= Aim of the task =
When a line in the material contains the word "make", copy it.

= Record excerpts =

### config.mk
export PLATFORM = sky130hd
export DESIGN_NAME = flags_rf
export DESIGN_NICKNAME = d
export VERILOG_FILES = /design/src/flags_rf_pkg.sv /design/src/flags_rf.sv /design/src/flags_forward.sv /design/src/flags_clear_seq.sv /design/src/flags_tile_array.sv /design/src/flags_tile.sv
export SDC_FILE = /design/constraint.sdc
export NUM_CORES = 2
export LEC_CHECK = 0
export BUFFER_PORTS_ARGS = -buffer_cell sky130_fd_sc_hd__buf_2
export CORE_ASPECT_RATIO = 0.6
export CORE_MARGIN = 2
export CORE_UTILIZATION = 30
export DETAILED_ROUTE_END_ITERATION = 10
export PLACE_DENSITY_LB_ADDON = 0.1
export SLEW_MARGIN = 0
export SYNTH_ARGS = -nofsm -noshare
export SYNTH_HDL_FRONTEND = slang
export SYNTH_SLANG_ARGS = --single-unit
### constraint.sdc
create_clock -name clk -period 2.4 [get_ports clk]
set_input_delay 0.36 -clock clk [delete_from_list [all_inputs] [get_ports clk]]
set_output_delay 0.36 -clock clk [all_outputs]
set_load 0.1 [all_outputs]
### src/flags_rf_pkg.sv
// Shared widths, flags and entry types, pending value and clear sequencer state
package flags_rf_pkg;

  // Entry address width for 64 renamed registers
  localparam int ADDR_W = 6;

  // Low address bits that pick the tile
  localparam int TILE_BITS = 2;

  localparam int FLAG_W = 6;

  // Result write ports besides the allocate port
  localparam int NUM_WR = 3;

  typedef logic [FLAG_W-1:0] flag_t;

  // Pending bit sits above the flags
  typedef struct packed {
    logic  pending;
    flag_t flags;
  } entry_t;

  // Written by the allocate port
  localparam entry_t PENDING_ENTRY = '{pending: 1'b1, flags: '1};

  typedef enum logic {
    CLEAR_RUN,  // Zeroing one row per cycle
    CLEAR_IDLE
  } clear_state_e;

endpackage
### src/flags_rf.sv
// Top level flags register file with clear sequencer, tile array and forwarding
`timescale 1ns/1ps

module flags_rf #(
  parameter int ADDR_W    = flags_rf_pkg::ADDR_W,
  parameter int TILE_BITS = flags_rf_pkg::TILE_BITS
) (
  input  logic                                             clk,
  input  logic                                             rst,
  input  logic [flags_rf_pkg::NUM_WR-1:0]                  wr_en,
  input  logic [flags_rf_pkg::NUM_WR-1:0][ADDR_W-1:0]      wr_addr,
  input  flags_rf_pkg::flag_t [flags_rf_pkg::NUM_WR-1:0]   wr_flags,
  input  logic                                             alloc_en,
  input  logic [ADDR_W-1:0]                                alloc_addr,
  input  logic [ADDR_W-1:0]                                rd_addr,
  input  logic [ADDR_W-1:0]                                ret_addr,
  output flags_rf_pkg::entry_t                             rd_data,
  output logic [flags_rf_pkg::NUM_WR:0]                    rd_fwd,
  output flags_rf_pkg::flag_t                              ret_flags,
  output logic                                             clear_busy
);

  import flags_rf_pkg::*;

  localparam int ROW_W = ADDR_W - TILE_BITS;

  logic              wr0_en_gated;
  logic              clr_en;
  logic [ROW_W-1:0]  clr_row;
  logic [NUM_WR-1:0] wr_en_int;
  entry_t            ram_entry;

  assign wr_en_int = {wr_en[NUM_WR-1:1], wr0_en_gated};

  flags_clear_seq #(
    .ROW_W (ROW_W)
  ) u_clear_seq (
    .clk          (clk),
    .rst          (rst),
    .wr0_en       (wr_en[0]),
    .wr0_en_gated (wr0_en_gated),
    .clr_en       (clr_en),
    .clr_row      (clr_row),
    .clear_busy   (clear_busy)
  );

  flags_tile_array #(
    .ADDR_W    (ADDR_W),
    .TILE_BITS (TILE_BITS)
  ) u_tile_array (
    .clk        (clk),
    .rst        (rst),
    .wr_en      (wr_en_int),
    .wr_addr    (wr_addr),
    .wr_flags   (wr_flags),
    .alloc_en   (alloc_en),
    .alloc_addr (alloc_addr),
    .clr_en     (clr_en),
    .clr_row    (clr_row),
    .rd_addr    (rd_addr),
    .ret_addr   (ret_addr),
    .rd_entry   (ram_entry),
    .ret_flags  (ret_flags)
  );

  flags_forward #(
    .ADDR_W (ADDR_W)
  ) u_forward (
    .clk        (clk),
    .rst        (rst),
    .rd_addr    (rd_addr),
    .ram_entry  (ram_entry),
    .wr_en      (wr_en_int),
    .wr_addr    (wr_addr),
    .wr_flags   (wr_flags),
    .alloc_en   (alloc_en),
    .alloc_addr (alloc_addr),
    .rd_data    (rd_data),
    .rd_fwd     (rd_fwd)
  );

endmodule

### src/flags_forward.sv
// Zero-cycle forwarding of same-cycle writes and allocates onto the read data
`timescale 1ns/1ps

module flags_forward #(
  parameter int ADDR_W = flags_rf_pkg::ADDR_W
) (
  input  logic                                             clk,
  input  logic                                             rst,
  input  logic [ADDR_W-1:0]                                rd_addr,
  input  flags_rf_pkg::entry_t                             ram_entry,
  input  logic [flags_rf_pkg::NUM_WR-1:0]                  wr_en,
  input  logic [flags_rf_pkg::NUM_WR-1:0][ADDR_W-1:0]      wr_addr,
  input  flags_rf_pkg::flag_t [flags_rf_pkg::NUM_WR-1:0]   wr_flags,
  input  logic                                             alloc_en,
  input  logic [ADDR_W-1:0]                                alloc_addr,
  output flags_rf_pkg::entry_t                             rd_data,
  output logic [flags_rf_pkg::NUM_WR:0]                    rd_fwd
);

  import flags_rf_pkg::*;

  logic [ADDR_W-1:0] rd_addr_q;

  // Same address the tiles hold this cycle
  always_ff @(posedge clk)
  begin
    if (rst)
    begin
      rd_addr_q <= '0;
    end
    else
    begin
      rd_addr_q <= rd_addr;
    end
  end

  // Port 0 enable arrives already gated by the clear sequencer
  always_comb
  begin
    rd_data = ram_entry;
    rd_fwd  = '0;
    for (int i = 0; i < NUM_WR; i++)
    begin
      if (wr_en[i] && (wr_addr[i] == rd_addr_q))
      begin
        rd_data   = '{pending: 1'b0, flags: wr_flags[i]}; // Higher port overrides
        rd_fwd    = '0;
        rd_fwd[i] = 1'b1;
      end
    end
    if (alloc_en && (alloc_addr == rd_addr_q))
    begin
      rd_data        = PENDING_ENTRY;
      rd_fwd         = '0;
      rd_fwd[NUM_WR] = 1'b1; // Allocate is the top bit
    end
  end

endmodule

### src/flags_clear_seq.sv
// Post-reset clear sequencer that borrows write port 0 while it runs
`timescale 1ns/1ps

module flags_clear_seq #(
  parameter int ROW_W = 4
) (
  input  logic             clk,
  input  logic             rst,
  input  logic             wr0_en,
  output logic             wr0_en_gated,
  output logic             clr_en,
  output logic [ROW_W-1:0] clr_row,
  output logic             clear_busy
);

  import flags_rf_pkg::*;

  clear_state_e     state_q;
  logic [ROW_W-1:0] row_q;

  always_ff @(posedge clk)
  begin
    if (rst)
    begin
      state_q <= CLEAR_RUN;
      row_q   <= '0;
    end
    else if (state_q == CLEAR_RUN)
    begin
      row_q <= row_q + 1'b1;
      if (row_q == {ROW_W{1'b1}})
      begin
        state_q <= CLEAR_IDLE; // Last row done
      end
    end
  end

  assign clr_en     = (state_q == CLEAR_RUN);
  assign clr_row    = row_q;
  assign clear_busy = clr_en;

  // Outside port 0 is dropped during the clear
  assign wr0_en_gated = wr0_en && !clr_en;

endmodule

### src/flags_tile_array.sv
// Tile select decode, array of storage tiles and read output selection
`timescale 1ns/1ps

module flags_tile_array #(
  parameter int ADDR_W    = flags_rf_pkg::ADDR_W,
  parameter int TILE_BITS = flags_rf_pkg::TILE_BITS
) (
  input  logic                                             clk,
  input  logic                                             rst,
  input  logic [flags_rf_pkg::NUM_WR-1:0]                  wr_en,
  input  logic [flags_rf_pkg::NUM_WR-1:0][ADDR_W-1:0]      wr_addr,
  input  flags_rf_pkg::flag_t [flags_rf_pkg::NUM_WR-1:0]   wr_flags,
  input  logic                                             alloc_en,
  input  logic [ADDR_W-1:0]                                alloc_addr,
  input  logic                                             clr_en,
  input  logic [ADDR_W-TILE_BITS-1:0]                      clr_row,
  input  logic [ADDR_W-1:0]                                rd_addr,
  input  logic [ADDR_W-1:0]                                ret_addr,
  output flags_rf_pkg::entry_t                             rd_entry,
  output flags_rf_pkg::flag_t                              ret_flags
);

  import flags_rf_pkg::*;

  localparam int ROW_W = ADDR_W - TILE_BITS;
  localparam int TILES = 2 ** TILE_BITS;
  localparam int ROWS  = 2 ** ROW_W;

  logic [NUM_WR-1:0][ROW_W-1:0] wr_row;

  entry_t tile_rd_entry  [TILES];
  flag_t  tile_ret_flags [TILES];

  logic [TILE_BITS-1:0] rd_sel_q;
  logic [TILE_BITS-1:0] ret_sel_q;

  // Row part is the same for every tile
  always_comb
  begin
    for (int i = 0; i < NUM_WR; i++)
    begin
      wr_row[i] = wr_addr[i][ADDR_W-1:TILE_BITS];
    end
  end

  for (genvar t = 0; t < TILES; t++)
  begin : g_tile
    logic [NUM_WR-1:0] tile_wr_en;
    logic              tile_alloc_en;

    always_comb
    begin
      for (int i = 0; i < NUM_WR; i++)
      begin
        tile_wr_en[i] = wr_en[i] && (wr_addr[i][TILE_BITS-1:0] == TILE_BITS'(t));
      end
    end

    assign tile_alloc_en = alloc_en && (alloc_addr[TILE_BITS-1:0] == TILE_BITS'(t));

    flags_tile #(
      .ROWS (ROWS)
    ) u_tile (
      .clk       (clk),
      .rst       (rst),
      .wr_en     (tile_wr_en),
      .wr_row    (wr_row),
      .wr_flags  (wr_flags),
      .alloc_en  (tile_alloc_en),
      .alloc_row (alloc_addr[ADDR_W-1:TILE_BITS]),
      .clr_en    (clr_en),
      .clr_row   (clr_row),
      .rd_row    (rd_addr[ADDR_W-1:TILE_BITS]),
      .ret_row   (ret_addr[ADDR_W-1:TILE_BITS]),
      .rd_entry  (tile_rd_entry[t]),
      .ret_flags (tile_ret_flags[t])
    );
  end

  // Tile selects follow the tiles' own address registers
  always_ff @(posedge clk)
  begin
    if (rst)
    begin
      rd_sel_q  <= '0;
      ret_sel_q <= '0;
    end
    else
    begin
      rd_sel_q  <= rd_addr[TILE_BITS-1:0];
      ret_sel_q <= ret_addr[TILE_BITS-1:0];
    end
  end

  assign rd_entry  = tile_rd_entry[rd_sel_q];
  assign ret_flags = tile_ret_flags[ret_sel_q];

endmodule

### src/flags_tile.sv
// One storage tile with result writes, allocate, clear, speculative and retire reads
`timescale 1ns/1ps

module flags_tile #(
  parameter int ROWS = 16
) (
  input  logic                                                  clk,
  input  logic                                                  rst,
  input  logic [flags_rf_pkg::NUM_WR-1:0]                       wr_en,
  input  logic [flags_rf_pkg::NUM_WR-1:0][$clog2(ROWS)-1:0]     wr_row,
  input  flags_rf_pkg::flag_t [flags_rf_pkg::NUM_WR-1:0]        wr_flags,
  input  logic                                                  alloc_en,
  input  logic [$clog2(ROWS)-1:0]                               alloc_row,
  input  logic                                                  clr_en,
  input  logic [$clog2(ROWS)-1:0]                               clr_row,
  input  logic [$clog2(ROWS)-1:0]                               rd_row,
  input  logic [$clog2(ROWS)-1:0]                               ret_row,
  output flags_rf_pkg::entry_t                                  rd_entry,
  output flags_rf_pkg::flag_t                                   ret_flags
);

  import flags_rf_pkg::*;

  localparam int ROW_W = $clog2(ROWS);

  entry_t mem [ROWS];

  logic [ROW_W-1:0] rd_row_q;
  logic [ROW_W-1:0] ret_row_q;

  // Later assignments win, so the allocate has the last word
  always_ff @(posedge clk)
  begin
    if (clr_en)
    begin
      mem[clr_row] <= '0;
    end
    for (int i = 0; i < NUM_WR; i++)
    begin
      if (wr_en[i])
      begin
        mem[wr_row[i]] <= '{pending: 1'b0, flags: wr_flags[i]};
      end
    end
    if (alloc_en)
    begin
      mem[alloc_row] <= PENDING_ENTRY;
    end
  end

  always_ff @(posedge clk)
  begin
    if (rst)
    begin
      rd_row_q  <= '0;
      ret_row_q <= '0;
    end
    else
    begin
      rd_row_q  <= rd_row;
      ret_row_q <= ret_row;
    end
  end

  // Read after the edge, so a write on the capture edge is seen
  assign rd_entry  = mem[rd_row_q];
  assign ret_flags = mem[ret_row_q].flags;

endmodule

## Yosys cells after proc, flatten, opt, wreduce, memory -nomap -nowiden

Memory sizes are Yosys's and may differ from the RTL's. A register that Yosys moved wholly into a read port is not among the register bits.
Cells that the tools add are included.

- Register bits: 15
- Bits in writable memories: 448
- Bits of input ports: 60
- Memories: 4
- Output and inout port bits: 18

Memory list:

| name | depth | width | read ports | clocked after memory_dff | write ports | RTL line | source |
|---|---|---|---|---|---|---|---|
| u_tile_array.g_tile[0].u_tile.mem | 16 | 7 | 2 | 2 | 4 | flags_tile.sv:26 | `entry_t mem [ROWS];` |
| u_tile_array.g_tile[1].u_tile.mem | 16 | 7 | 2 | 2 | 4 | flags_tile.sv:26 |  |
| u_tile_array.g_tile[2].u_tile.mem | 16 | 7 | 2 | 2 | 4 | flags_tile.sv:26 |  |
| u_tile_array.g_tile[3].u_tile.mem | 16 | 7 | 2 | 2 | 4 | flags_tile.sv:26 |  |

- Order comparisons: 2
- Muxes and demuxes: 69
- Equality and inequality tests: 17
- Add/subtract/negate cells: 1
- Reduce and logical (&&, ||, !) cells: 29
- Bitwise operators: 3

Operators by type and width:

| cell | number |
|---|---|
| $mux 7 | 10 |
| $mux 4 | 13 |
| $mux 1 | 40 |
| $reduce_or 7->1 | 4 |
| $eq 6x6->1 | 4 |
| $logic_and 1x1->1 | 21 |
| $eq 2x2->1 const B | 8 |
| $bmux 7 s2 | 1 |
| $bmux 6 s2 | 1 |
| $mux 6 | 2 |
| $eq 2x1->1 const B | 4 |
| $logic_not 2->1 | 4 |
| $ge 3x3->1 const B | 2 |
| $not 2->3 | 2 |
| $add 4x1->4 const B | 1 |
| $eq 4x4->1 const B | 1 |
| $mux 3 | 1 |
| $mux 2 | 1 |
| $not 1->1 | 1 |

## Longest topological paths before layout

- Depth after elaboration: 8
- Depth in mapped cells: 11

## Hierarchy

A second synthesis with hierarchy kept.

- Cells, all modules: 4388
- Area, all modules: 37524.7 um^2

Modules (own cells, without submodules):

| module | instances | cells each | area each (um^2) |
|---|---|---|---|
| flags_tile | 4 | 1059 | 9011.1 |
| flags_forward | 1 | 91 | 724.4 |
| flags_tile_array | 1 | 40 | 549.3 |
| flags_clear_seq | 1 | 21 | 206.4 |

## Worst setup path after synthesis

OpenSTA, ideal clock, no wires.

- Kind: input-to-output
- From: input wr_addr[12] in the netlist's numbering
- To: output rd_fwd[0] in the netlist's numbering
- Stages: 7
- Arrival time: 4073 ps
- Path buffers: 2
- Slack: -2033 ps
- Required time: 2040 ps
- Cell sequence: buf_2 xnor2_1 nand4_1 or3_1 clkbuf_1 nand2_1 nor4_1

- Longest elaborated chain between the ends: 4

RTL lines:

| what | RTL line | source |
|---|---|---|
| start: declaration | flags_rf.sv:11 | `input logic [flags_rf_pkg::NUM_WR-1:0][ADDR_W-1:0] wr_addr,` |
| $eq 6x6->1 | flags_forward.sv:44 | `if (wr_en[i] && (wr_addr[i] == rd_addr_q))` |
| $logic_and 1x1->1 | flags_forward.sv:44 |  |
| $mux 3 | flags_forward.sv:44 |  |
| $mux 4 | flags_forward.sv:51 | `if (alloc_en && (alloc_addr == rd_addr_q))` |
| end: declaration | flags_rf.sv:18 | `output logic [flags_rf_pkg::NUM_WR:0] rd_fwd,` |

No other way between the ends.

---

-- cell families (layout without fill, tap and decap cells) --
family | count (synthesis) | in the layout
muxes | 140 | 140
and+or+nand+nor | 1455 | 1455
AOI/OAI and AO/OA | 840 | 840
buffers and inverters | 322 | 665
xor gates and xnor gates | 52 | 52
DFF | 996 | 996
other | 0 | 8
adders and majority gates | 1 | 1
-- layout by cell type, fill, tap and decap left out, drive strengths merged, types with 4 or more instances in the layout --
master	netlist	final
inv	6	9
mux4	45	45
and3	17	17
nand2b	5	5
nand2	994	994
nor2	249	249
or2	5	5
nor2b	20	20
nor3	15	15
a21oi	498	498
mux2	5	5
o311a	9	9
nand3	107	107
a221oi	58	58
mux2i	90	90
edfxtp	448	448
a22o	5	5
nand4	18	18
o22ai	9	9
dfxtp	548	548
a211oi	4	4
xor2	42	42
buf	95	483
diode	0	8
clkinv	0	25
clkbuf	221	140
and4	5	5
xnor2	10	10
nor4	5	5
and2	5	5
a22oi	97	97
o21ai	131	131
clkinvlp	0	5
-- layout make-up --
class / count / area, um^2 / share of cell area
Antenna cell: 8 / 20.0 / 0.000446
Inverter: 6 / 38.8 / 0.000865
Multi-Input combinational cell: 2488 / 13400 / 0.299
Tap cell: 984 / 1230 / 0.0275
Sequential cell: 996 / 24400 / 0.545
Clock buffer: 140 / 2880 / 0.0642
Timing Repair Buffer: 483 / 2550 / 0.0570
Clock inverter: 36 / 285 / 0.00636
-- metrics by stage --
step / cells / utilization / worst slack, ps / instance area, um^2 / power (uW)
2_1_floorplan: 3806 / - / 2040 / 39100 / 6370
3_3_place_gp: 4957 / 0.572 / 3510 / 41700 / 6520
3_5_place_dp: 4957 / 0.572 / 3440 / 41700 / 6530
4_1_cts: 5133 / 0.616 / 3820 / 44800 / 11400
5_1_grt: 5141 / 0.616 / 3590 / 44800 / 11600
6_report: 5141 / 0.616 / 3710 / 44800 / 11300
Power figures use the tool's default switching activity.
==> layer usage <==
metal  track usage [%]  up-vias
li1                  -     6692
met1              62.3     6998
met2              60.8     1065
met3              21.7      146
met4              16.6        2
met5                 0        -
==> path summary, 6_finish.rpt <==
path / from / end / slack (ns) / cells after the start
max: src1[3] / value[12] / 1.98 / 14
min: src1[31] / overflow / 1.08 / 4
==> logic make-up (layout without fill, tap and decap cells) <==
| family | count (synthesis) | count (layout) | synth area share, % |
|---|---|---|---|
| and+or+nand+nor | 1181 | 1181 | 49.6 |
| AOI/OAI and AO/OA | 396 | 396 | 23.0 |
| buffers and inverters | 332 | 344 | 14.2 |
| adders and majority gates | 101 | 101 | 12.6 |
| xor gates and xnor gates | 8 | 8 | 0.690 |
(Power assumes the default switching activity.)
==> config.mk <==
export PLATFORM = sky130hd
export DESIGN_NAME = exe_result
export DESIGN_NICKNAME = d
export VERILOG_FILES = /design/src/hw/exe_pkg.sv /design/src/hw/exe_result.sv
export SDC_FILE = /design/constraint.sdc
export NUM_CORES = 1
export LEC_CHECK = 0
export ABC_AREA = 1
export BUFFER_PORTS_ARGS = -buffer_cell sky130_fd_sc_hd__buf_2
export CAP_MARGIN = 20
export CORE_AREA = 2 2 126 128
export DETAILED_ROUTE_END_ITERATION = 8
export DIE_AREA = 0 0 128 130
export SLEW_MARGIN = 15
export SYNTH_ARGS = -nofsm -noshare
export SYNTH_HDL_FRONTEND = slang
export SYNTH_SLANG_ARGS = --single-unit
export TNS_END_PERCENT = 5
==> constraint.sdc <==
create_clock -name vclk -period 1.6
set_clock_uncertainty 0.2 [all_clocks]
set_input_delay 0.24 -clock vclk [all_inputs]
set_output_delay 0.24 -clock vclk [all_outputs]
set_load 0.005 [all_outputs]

= Exercise response =
-- layout make-up --
==> logic make-up (layout without fill, tap and decap cells) <==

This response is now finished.